• [Requirement]
There is one span to output from the data below: the lines starting at the line with "d_sgn : !funct3[1];" and ending at the line with "unique case (funct3)". Output it exactly, ends included, nothing more.

• [Saved entries]
= = = = =
### config.mk
export PLATFORM = sky130hd
export DESIGN_NAME = alu_mdu_seq
export DESIGN_NICKNAME = d
export VERILOG_FILES = /design/src/rtl/alu_mdu_seq.sv
export SDC_FILE = /design/constraint.sdc
export NUM_CORES = 1
export LEC_CHECK = 0
export CAP_MARGIN = 10
export CORE_ASPECT_RATIO = 1.4
export CORE_MARGIN = 5
export CORE_UTILIZATION = 35
export DETAILED_ROUTE_END_ITERATION = 7
export PLACE_DENSITY = 0.48
export REMOVE_ABC_BUFFERS = 1
export SYNTH_ARGS = -nofsm -noshare
export SYNTH_HDL_FRONTEND = slang
export SYNTH_SLANG_ARGS = --single-unit
### constraint.sdc
create_clock -name clk -period 9.44 [get_ports clk]
set_input_delay 1.888 -clock clk [delete_from_list [all_inputs] [get_ports clk]]
set_output_delay 1.888 -clock clk [all_outputs]
set_load 0.02 [all_outputs]
### src/rtl/alu_mdu_seq.sv
// alu_mdu_seq: RV32/RV64 OP and OP-IMM execute unit with iterative M-ext.
// Base ops finish in one cycle; MUL/DIV iterate one bit per cycle.
module alu_mdu_seq #(
  parameter int XLEN = 32,
  parameter int SHW  = $clog2(XLEN)
) (
  input  logic            clk,
  input  logic            rst_n,
  input  logic            in_valid,
  output logic            in_ready,
  input  logic [6:0]      opcode,
  input  logic [2:0]      funct3,
  input  logic [6:0]      funct7,
  input  logic [XLEN-1:0] op_a,
  input  logic [XLEN-1:0] op_b,
  input  logic            flush,
  output logic            out_valid,
  input  logic            out_ready,
  output logic [XLEN-1:0] result,
  output logic            busy
);

  typedef enum logic [1:0] {
    S_IDLE,
    S_MUL,
    S_DIV,
    S_DONE
  } state_t;

  localparam logic [6:0] OPC_OP  = 7'b0110011;
  localparam logic [6:0] OPC_IMM = 7'b0010011;
  localparam logic [6:0] F7_M    = 7'b0000001;
  localparam logic [XLEN-1:0] MIN  = {1'b1, {(XLEN-1){1'b0}}};
  localparam logic [XLEN-1:0] ONES = '1;
  localparam logic [SHW-1:0]  LAST = SHW'(XLEN - 1);

  state_t            state;
  logic [XLEN-1:0]   hi, lo, dv;
  logic [SHW-1:0]    cnt;
  logic              neg_q, neg_r, sel;

  logic              is_op, is_imm, is_m, d_sgn, d_ovf;
  logic              go_uns, go_bas, go_mul, go_dsp, go_div;
  logic              sgn_a, sgn_b, neg_a, neg_b;
  logic [XLEN-1:0]   mag_a, mag_b;
  logic [SHW-1:0]    shamt;
  logic [XLEN-1:0]   sra_res, base_res, dsp_res;
  logic [XLEN-1:0]   addend, nxt_hi, nxt_lo, quo, rem, fin;
  logic [XLEN:0]     mul_sum, r_sh, r_df;
  logic [2*XLEN-1:0] prod, prod_s;

  assign in_ready = state == S_IDLE;
  assign busy     = state != S_IDLE;

  always_comb begin
    is_op  = opcode == OPC_OP;
    is_imm = opcode == OPC_IMM;
    is_m   = funct7 == F7_M;
    d_sgn  = !funct3[0];
    d_ovf  = d_sgn && op_a == MIN && op_b == ONES;
    go_uns = !(is_op || is_imm) || (is_imm && is_m);
    go_bas = (is_op || is_imm) && !is_m;
    go_mul = is_op && is_m && !funct3[2];
    go_dsp = is_op && is_m && funct3[2] && (op_b == '0 || d_ovf);
    go_div = is_op && is_m && funct3[2] && !(op_b == '0 || d_ovf);
    sgn_a  = funct3[2] ? d_sgn : funct3[1:0] != 2'b11;
    sgn_b  = funct3[2] ? d_sgn : !funct3[1];
    neg_a  = sgn_a && op_a[XLEN-1];
    neg_b  = sgn_b && op_b[XLEN-1];
    mag_a  = neg_a ? -op_a : op_a;
    mag_b  = neg_b ? -op_b : op_b;
  end

  always_comb begin
    shamt   = op_b[SHW-1:0];
    sra_res = $signed(op_a) >>> shamt;
    unique case (funct3)
      3'b000: base_res = (is_op && funct7[5]) ? op_a - op_b
                                              : op_a + op_b;
      3'b001: base_res = op_a << shamt;
      3'b010: base_res = XLEN'($signed(op_a) < $signed(op_b));
      3'b011: base_res = XLEN'(op_a < op_b);
      3'b100: base_res = op_a ^ op_b;
      3'b101: base_res = funct7[5] ? sra_res : op_a >> shamt;
      3'b110: base_res = op_a | op_b;
      3'b111: base_res = op_a & op_b;
    endcase
    if (op_b == '0)
      dsp_res = funct3[1] ? op_a : ONES;
    else
      dsp_res = funct3[1] ? '0 : MIN;
  end

  // One iteration: shift-add for MUL, restoring subtract for DIV.
  always_comb begin
    addend  = lo[0] ? dv : '0;
    mul_sum = {1'b0, hi} + {1'b0, addend};
    r_sh    = {hi, lo[XLEN-1]};
    r_df    = r_sh - {1'b0, dv};
    if (state == S_MUL) begin
      nxt_hi = mul_sum[XLEN:1];
      nxt_lo = {mul_sum[0], lo[XLEN-1:1]};
    end else begin
      nxt_hi = r_df[XLEN] ? r_sh[XLEN-1:0] : r_df[XLEN-1:0];
      nxt_lo = {lo[XLEN-2:0], !r_df[XLEN]};
    end
    prod   = {nxt_hi, nxt_lo};
    prod_s = neg_q ? -prod : prod;
    quo    = neg_q ? -nxt_lo : nxt_lo;
    rem    = neg_r ? -nxt_hi : nxt_hi;
    if (state == S_MUL)
      fin = sel ? prod_s[2*XLEN-1:XLEN] : prod_s[XLEN-1:0];
    else
      fin = sel ? rem : quo;
  end

  always_ff @(posedge clk or negedge rst_n) begin
    if (!rst_n) begin
      state     <= S_IDLE;
      out_valid <= 1'b0;
      result    <= '0;
      hi        <= '0;
      lo        <= '0;
      dv        <= '0;
      cnt       <= '0;
      neg_q     <= 1'b0;
      neg_r     <= 1'b0;
      sel       <= 1'b0;
    end else if (flush) begin
      state     <= S_IDLE;
      out_valid <= 1'b0;
    end else begin
      unique case (state)
        S_IDLE: if (in_valid) begin
          cnt <= '0;
          unique case (1'b1)
            go_uns: begin
              result    <= '0;
              out_valid <= 1'b1;
              state     <= S_DONE;
            end
            go_bas: begin
              result    <= base_res;
              out_valid <= 1'b1;
              state     <= S_DONE;
            end
            go_dsp: begin
              result    <= dsp_res;
              out_valid <= 1'b1;
              state     <= S_DONE;
            end
            go_mul, go_div: begin
              hi    <= '0;
              lo    <= funct3[2] ? mag_a : mag_b;
              dv    <= funct3[2] ? mag_b : mag_a;
              neg_q <= neg_a ^ neg_b;
              neg_r <= neg_a;
              sel   <= funct3[2] ? funct3[1]
                                 : funct3[1:0] != 2'b00;
              state <= go_mul ? S_MUL : S_DIV;
            end
          endcase
        end
        S_MUL, S_DIV: begin
          hi  <= nxt_hi;
          lo  <= nxt_lo;
          cnt <= cnt + SHW'(1);
          if (cnt == LAST) begin
            result    <= fin;
            out_valid <= 1'b1;
            state     <= S_DONE;
          end
        end
        S_DONE: if (out_ready) begin
          out_valid <= 1'b0;
          state     <= S_IDLE;
        end
      endcase
    end
  end

endmodule

### After elaboration in Yosys (flattened, before gate mapping)

Index checks and enable logic that the tools add are counted.

* magnitude comparators: 2
* shift operators: 3
* add/subtract/negate cells: 10
* bitwise gates (word level): 5
* reduce and logical (&&, ||, !) cells: 37
* muxes and demuxes: 48
* equality and inequality tests: 25

Operators with widths (number)
* $mux W32: 24
* $pmux W32 S8: 1
* $pmux W32 S2: 3
* $neg A32 Y32: 4
* $pmux W32 S3: 1
* $eq A32 B32 Y1 const B: 2
* $lt A32 B32 Y1: 2
* $mux W64: 1
* $neg A64 Y64: 1
* $add A32 B32 Y33: 1
* $sub A33 B32 Y33: 1
* $add A32 B32 Y32: 1
* $and A32 B32 Y32: 1
* $logic_not A32 Y1: 1
* $or A32 B32 Y32: 1
* $shl A32 B5 Y32: 1
* $shr A32 B5 Y32: 1
* $sshr A32 B5 Y32: 1
* $sub A32 B32 Y32: 1
* $xor A32 B32 Y32: 1
* $eq A3 B3 Y1 const B: 4
* $logic_and A1 B1 Y1: 12
* $reduce_and A4 Y1: 3
* $mux W2: 5
* 31 further kinds: 56

* register bits: 139
* input port bits: 86

### Longest topological paths before layout

* word-level depth: 11
* depth in mapped cells: 27

### Least setup slack after synthesis

No wires, ideal clock.

* kind: input to register
* start point: in op_b[0]
* end point: reg result[24]
* cell stages on the path: 20
* slack: 3114 ps
* arrival: 6203 ps
* data required time: 9317 ps
* path through: clkbuf_1 > inv_1 > buf_1 > buf_1 > ha_1 > nand2b_1 > nor3_1 > nand2_1 > nor4_1 > nand4_1 > or3_1 > o21ai_0 > a21boi_1 > a211o_1 > clkbuf_1 > nor2_1 > buf_2 > o21ai_0 > a221oi_2 > nor2_1

* word-level cells in the longest chain between the ends: 7

RTL lines
* from (decl): RTL line 15 `input logic [XLEN-1:0] op_b,`
* branches (longest 7 deep; another with $add A32 B32 Y32)
* to (signal assigned): RTL line 143 `result <= base_res;`
* to (signal assigned): RTL line 148 `result <= dsp_res;`
* to (signal assigned): RTL line 169 `result <= fin;`
* to (decl): RTL line 19 `output logic [XLEN-1:0] result,`

Several ways; the timed one is not identified. The select of a mux whose other input is x is not followed.
A chain may end at the register's enable or synchronous reset.

### Worst setup path in the final report

* start point: in op_a[0]
* end point: reg result[0]

* word-level cells in the longest chain between the ends: 8

RTL lines
* from (decl): RTL line 14 `input logic [XLEN-1:0] op_a,`
* branches (longest 8 deep; another with $add A32 B32 Y32)

Several ways; the timed one is not identified. The select of a mux whose other input is x is not followed.

==> results.json <==
{
  "cts_tree": "yes",
  "grt_use_total_pct": 31.37,
  "cts_setup_buffers": 0,
  "cts_buffers": 17,
  "synth_area_sq_mm": 0.02364,
  "slew_headroom_pct": 14.61,
  "p_leak_nw": 10.68,
  "cts_hold_buf": 0,
  "vdd_drop_max_mv": 0.1899,
  "total_power_w": 0.008093,
  "drive_gt1_share_pct": 6.454,
  "path_buf_inv": 4,
  "yosysUniqueCellTypes": 100,
  "route.detailed.drc": 0,
  "cts-root-buf": "clkbuf_16",
  "grt_antenna_before_repair": 0,
  "wire_per_inst_um": 28.50,
  "syn_avg_cell_area_sq_um": 7.039,
  "rsz0062_at_grt": "false",
  "max_freq_mhz": 142.1,
  "holdCritStartpoint": "cnt[4]",
  "grt_overflow": 0,
  "ys_warn_count": 0,
  "avgViaCountPerCell": 6.226,
  "die_x_um": 229.7,
  "start_util_pct": 35.37,
  "critPathKind": "primary input to flop",
  "finalNetCount": 3597,
  "clock_sinks": 139,
  "clock_path_buffers": 2,
  "worstPathMaxFanout": 9,
  "hold_path_class": "flop to flop",
  "power-per-cell-area_mw_per_mm2": 309.1,
  "start_kind": "primary input",
  "vias": 26162,
  "ys_ff_latch": 139,
  "whs_path_depth": 2,
  "worst_slew_pin_slew_ns": 1.277,
  "synthTopCellsByArea": "dfrtp_1 15%, ha_1 9.1%, o21ai_0 7.3%, a21oi_1 6.9%, nand2_1 6.1%",
  "setup_viol": 0,
  "final_max_slew_viol_count": 0,
  "period_share_pct": 74.53,
  "numPortBuffers": 120,
  "htreeDepth": 4,
  "drt-initial-drc-count": 2191,
  "layout_min_cycle_time_ns": 7.036,
  "synth_ff_type": "dfrtp_1",
  "layout-area-overhead-vs-synth_pct": 10.72,
  "antenna_cells": 0,
  "fin_util_pct": 39.16,
  "synth_top_area_share_pct": 14.71,
  "die_h_um": 317.5,
  "r2r_setup_slack_ns": 2.41,
  "crit_family": "compound AO/OA/AOI/OAI gates",
  "synth.yosys.seq_area_share_pct": 14.71,
  "cts_resized": 0,
  "clkLatencyLatePin_ns": 0.44,
  "firstDrtPassIters": 6,
  "yosysTopAreaCell": "dfrtp_1",
  "gp_congestion": 1.034,
  "status": "complete, no violations",
  "ant_nets": 0,
  "grt_max_degree": 90,
  "io_pins": 121,
  "slowest_stage": "clkdlybuf4s50_1",
  "grt_pass1_vias": 25834,
  "dp_hpwl_um": 95940,
  "synth_edf_count": 0,
  "endpoint_kind": "flop",
  "synth_commonest_cells": "382 x nand2_1, 348 x nor2_1, 343 x o21ai_0, 326 x a21oi_1, 177 x clkbuf_1",
  "grt_pass1_wl_um": 174500,
  "syn_inst": 3359,
  "tns_ns": 0,
  "finalHoldViolCount": 0,
  "fp.dieArea_sq_mm": 0.07292,
  "max_cap_violations": 0,
  "min_to": "cnt[4]",
  "path_cells": "clkdlybuf4s50_1, inv_1, ha_1, inv_1, fa_1, nand2b_1, a221oi_1, o211a_1, o2111ai_1, a211o_1, a21oi_1, o41ai_1, o21ba_2, o21bai_1, a2111oi_1, buf_4, o221ai_1, nand3_1, o21ai_0, o21ai_0",
  "critPathMaxStageDelay_ns": 0.72,
  "r2r_end": "result[26]",
  "cts.clk_slew.worst_paths_ns": 0.06,
  "async_flop_share_pct": 100.0,
  "holdWs_ns": 0.4901,
  "r2r_start": "lo[31]",
  "arrival_ns": 7.39,
  "routed_wl_um": 119800,
  "cp.required_ns": 9.80,
  "ff2ff_path_depth": 24,
  "skew_ns": 0.007937,
  "core_sq_mm": 0.06684,
  "rows": 112,
  "post-synth-top-count-cell": "nand2_1"
}
## flip-flops by register name (all words and copies together), names as in the netlist
register   cells
out_valid      1
dv            32
sel            1
neg_q          1
result        32
neg_r          1
cnt            5
state          2
hi            32
lo            32
## logic make-up (layout without fill, tap and decap cells)
kind of cell	Yosys count	after routing	synth area share, %
muxes	181	181	9.902
buffers and inverters	393	381	6.398
and+or+nand+nor	1099	1099	21.23
adders and majority gates	176	176	9.441
AOI/OAI and AO/OA	1163	1163	30.55
DFF	139	139	14.71
xor gates and xnor gates	208	208	7.769
## cells in the final DEF, fill, tap and decap left out, drive strengths merged, types with 76 or more instances in the layout
| cell type | n |
|---|---|
| a21oi | 326 |
| buf | 76 |
| clkdlybuf4s50 | 111 |
| dfrtp | 139 |
| ha | 172 |
| inv | 160 |
| mux2i | 122 |
| nand2 | 382 |
| nor2 | 348 |
| o21ai | 357 |
| xnor2 | 161 |
## tightest hold or removal path, stage by stage, from the launching register on
cell	delay [ns]
dfrtp_1	0.35
nand2_1	0.05
o21ai_0	0.06
## cell type report
type                    count  area (sq um)
fillers                  7087         40670
multi-input cells        2827         18710
flip-flops and latches    139          3478
repair buffers            187          1673
well taps                 855          1070
inverters                 163         611.8
clock buffers              21         470.5
clock inverters            10         165.2
## per-stage QoR
step                      instances  worst slack (ns)  instance area, sq um
after floorplan                3129             1.383                 22740
after global placement         4171             2.102                 25540
after detailed placement       4171             2.038                 25540
after CTS                      4202             2.454                 26180
after global routing           4202             2.012                 26180
final                          4202             2.404                 26180
## metal layers
layer | up-vias | part of all wire (%) | track usage [%]
met2 | 1003 | 50 | 56.57
met5 | - | 0 | 0
li1 | 12185 | - | -
met3 | 307 | 3.9 | 1.926
met1 | 12667 | 38 | 36.19
met4 | 0 | 7.5 | 19.09
## worst max path at each step
stage / start / to / cells past startpoint
2_1_floorplan: state[1] / result[22] / 15
3_3_place_gp: op_a[0] / result[0] / 20
3_5_place_dp: op_a[0] / result[0] / 20
4_1_cts: lo[31] / result[26] / 24
5_1_grt: lo[31] / result[26] / 24
6_report: op_a[0] / result[0] / 20
## power breakdown
group	internal (W)	total, W	switching, W
Clock	0.000462	0.000747	0.000285
Sequential	0.000777	0.00102	0.000240
Combinational	0.00214	0.00633	0.00419
Total	0.00338	0.00809	0.00471
Note: power is estimated with default switching activity, not from simulation.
= = = = =
• [Solution]
    sgn_b  = funct3[2] ? d_sgn : !funct3[1];
    neg_a  = sgn_a && op_a[XLEN-1];
    neg_b  = sgn_b && op_b[XLEN-1];
    mag_a  = neg_a ? -op_a : op_a;
    mag_b  = neg_b ? -op_b : op_b;
  end

  always_comb begin
    shamt   = op_b[SHW-1:0];
    sra_res = $signed(op_a) >>> shamt;
    unique case (funct3)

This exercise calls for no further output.